# Exercise instructions
The answer must consist of every line below that holds the word "layout".

Dataset entries
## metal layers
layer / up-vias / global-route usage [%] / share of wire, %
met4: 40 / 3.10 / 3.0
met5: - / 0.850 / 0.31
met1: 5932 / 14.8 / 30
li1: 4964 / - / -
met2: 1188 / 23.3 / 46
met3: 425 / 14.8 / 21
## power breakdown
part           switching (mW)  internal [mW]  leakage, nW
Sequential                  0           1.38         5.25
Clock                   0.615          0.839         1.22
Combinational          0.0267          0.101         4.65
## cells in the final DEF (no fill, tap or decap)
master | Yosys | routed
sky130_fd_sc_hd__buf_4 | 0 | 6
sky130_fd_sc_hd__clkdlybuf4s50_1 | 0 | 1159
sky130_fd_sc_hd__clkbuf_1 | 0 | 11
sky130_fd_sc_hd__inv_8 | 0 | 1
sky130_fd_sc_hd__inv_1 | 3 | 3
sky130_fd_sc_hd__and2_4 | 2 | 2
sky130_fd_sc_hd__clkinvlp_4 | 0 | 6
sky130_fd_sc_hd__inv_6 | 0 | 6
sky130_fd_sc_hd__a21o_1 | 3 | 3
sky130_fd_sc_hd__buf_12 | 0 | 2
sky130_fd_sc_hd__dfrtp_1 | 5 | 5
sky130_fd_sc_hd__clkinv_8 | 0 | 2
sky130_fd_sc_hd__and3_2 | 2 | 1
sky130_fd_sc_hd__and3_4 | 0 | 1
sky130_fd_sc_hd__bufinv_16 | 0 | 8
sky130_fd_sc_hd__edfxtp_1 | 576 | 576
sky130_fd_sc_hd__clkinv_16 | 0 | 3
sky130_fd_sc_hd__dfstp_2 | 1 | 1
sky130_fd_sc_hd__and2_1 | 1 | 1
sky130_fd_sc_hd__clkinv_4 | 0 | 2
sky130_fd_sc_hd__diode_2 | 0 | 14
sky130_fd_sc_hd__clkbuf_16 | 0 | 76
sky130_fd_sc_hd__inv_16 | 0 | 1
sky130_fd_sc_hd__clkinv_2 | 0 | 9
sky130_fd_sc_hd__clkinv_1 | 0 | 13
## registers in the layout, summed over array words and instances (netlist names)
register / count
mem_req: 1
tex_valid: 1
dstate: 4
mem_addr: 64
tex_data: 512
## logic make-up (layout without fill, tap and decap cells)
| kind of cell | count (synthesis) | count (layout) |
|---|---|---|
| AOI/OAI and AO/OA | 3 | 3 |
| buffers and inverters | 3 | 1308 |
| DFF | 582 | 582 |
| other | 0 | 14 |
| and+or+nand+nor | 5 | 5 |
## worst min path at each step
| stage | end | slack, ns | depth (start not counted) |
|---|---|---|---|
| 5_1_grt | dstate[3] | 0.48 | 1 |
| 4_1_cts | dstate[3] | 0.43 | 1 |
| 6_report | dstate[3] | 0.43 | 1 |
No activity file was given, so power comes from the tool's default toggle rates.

# Response below
## registers in the layout, summed over array words and instances (netlist names)
## logic make-up (layout without fill, tap and decap cells)
| kind of cell | count (synthesis) | count (layout) |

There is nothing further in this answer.